Exercise requirements: Copy each line of the records below that mentions the word "operators".

The data:
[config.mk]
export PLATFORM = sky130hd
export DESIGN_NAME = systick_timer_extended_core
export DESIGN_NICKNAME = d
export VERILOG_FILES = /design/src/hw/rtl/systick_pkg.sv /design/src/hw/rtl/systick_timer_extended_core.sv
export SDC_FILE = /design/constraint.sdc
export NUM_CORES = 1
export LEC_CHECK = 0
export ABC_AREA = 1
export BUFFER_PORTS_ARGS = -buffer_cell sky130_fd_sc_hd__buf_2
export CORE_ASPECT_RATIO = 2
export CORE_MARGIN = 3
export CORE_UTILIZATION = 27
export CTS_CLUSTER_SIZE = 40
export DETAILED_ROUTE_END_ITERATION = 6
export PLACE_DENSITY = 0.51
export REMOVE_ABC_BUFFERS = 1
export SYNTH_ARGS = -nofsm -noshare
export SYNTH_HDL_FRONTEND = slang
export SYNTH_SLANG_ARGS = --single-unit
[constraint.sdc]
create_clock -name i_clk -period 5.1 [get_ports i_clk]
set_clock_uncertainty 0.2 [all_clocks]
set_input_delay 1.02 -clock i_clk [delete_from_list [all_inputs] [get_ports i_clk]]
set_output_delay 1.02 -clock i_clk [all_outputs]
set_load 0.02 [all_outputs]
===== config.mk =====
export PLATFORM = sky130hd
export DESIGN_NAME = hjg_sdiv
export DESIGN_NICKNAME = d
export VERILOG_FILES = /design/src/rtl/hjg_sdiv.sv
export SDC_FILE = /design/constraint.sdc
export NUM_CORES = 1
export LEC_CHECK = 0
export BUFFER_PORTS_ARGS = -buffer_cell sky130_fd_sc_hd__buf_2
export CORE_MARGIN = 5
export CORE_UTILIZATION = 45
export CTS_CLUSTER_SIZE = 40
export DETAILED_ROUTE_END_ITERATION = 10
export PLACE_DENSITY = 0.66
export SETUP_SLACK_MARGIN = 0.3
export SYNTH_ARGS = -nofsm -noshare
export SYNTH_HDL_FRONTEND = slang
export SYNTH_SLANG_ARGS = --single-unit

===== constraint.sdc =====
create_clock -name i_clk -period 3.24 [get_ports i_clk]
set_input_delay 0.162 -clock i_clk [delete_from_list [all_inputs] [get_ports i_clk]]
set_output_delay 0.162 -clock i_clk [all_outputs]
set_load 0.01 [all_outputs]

---

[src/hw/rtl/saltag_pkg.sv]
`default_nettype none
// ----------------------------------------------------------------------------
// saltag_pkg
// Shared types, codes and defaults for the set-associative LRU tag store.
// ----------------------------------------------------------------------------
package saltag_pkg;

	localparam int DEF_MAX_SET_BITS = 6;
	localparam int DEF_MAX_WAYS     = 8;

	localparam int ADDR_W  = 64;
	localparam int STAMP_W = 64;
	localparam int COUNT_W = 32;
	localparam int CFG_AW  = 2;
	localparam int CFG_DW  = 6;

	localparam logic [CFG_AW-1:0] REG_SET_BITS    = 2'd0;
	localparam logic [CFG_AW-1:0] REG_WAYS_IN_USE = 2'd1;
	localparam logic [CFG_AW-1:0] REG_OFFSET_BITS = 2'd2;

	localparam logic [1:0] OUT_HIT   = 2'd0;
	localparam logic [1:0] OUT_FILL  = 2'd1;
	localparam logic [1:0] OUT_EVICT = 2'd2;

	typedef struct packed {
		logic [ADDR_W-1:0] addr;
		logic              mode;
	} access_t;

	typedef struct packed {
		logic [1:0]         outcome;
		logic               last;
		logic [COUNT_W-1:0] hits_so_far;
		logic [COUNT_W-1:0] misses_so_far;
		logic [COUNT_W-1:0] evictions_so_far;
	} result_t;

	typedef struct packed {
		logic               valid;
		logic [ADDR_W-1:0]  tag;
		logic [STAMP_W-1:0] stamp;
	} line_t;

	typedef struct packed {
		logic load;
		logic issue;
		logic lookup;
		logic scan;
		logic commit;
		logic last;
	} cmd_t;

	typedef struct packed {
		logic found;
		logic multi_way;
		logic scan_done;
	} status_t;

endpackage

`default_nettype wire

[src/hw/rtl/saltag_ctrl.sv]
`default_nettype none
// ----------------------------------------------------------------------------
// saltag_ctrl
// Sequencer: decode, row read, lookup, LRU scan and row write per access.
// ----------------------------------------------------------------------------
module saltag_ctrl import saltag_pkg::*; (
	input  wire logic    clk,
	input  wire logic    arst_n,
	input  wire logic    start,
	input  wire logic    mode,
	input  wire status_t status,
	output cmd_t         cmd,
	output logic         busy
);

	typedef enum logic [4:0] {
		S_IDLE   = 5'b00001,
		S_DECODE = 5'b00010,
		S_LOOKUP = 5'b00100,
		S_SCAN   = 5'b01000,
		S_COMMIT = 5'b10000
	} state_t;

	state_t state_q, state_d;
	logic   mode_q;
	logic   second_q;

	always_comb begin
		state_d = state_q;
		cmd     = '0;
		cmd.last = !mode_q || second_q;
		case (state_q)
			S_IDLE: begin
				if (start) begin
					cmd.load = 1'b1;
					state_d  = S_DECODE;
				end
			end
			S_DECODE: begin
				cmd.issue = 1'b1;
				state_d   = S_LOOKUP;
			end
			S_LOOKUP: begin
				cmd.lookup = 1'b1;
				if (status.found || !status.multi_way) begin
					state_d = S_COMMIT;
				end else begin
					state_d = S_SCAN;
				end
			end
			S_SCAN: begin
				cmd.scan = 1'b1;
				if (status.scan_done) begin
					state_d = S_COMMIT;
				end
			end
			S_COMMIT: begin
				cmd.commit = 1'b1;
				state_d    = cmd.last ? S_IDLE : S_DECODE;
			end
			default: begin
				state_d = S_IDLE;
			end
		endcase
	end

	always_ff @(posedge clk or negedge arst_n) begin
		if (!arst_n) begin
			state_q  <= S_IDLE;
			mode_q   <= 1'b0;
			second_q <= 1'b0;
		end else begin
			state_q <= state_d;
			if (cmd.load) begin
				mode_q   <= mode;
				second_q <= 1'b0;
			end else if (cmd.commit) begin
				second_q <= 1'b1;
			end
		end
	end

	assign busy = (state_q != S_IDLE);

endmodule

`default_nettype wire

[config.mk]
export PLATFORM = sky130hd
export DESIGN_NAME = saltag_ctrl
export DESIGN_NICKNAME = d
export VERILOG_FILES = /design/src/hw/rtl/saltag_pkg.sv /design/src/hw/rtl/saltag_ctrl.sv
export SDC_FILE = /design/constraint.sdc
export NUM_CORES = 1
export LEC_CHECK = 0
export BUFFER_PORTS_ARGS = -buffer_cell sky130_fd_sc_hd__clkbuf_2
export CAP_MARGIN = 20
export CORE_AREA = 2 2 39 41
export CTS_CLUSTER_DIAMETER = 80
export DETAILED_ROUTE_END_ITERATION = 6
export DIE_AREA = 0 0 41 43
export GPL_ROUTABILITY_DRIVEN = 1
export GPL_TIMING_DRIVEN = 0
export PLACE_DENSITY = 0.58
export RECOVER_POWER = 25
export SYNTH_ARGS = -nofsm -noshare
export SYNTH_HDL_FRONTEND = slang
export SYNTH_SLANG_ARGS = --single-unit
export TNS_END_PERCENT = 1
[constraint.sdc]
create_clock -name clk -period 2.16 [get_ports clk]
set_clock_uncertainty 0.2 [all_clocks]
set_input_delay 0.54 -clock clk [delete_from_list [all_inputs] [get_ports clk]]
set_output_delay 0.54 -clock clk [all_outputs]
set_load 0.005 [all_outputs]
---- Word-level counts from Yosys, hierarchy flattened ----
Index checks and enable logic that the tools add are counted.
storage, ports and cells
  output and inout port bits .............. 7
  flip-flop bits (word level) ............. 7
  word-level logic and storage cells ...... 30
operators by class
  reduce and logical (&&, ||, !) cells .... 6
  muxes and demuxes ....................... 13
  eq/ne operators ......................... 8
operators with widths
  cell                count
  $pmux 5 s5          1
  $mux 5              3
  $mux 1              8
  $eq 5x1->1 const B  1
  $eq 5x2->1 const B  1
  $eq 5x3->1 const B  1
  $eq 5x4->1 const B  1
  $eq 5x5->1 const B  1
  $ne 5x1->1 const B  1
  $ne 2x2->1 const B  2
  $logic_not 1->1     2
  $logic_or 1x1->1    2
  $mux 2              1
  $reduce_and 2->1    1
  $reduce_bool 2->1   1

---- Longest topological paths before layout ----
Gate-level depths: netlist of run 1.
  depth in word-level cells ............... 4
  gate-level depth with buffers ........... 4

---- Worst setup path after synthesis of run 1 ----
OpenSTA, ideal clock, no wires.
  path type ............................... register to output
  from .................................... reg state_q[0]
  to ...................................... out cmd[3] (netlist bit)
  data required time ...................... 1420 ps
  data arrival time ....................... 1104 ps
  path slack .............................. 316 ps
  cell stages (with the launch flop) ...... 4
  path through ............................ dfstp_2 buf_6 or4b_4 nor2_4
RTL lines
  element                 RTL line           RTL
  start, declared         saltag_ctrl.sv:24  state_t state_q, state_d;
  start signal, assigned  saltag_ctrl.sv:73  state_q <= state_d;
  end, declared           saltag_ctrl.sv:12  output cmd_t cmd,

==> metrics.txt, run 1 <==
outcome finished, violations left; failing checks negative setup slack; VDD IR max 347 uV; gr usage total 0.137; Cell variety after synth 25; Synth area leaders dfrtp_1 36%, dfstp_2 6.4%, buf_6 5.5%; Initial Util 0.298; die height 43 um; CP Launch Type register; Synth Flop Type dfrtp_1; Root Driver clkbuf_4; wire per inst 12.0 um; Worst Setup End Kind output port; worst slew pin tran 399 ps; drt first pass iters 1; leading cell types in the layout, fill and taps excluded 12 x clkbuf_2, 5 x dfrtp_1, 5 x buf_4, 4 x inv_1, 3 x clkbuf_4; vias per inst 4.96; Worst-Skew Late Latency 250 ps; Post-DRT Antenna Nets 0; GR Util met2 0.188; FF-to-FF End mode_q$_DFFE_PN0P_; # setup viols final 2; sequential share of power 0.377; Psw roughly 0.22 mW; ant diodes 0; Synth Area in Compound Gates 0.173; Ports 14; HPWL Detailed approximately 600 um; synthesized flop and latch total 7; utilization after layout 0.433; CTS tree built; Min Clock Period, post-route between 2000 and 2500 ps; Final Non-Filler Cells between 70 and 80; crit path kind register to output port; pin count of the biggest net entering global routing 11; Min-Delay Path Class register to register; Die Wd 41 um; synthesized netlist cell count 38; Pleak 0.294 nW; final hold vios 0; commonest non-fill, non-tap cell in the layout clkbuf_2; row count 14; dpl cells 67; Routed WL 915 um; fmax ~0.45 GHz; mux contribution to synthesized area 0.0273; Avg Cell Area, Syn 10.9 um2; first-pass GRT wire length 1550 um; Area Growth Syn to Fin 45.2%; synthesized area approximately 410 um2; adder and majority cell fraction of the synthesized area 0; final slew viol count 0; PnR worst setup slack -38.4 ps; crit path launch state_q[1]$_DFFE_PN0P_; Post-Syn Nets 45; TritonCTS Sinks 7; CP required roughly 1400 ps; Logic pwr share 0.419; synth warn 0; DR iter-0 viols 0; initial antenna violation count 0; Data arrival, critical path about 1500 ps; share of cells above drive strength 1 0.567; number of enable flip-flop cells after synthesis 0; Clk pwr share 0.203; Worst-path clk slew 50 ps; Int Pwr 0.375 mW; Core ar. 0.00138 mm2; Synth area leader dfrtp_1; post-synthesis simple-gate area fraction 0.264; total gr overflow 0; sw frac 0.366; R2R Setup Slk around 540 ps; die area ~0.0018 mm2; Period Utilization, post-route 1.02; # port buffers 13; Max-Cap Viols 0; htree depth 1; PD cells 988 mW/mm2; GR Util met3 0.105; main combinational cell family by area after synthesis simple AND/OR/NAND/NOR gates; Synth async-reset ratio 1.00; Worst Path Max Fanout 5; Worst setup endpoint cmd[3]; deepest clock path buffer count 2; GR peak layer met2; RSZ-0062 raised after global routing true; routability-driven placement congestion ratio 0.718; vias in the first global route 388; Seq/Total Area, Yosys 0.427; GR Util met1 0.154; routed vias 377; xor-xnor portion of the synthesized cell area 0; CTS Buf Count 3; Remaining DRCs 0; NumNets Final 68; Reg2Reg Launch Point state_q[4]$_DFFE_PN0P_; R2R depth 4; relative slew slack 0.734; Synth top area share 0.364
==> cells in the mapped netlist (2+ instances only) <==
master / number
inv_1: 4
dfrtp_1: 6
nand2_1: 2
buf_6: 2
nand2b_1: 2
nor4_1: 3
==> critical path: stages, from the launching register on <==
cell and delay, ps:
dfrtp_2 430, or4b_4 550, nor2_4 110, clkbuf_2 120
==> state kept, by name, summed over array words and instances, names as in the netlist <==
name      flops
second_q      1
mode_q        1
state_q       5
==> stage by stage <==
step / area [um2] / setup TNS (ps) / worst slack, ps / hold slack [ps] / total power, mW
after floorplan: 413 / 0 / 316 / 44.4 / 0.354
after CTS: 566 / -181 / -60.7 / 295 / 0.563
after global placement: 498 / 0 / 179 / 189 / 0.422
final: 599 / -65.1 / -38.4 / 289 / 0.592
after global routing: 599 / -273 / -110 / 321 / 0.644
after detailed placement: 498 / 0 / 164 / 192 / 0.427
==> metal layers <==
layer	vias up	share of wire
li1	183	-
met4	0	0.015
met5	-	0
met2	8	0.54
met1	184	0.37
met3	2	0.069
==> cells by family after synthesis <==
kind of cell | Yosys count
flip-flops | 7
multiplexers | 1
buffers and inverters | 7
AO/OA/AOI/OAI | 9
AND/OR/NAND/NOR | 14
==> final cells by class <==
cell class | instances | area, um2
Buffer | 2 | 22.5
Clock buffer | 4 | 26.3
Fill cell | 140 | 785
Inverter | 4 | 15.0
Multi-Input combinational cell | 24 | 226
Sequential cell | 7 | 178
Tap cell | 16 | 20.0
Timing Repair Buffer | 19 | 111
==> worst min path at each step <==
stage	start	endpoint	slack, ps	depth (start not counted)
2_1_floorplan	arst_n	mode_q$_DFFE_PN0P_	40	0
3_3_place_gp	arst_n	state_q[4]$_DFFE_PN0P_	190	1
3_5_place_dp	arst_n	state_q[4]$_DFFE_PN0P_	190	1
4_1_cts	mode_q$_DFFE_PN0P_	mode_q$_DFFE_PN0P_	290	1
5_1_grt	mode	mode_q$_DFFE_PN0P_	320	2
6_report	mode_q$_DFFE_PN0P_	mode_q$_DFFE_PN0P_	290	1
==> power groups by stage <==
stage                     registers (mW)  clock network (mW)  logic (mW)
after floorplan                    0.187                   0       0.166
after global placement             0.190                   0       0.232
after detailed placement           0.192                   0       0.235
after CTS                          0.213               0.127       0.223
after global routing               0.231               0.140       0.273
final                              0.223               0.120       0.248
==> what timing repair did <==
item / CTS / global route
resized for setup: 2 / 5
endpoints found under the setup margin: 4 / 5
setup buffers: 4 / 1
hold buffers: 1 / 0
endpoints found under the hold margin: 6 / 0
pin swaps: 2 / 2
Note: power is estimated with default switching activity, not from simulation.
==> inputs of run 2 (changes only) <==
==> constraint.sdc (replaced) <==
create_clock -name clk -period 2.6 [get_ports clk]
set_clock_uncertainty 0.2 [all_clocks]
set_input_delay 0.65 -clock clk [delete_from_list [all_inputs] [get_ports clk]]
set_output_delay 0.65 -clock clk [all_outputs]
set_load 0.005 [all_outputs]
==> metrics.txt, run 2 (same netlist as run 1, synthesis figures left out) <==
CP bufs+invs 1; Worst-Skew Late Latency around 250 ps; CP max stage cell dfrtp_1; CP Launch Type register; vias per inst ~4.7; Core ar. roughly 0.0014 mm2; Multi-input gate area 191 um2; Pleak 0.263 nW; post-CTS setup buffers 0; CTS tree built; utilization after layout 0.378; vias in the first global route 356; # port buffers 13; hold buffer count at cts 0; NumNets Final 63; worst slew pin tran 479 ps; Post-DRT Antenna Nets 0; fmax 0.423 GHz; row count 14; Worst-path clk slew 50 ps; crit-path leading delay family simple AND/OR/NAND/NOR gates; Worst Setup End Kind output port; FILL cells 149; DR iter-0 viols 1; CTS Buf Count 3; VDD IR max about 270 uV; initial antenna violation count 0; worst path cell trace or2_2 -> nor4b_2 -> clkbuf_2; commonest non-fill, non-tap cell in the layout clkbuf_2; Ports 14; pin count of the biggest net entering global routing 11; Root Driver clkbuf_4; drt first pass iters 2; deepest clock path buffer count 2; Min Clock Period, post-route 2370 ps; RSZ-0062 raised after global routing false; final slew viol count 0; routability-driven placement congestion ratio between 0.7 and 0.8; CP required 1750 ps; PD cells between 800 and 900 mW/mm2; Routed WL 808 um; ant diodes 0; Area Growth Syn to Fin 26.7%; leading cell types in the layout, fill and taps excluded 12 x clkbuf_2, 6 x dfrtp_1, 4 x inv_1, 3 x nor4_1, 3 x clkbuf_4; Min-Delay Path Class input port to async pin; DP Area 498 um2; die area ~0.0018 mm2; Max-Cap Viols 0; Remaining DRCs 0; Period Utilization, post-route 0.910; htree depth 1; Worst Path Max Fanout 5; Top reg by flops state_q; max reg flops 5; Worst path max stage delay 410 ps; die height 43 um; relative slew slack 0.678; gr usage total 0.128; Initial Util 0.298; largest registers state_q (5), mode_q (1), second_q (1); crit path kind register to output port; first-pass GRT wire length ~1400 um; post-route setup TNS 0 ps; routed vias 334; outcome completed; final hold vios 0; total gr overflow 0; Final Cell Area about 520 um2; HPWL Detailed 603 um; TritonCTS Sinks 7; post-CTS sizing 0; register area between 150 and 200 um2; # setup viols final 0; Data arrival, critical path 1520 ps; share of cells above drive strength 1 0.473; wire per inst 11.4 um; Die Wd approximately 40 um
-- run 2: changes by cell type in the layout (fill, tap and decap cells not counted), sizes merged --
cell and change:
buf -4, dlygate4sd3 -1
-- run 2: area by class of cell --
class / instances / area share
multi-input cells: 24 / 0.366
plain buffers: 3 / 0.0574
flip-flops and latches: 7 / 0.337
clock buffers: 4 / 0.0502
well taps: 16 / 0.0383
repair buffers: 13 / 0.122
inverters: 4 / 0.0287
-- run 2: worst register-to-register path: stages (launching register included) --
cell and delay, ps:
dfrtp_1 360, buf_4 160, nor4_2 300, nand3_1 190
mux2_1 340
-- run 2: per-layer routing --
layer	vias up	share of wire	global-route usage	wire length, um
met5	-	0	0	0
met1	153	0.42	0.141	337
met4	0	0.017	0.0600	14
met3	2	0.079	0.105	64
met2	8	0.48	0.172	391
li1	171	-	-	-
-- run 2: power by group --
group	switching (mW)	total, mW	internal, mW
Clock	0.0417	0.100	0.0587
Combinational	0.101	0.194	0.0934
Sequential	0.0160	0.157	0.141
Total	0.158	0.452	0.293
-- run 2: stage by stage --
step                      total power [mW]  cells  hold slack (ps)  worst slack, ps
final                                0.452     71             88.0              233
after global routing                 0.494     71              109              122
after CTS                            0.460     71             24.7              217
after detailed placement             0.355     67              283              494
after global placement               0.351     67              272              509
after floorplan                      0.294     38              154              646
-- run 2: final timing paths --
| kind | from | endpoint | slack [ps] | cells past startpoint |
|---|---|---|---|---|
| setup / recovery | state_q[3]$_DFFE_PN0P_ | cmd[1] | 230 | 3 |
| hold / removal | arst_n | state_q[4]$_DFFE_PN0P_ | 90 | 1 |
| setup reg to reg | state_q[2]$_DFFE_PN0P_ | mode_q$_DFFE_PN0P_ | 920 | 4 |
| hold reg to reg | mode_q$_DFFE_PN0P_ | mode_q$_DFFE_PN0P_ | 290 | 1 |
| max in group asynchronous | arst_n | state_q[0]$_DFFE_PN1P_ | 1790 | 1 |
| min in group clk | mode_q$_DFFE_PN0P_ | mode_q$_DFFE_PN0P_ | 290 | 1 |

Answer area:
operators by class
  eq/ne operators ......................... 8
operators with widths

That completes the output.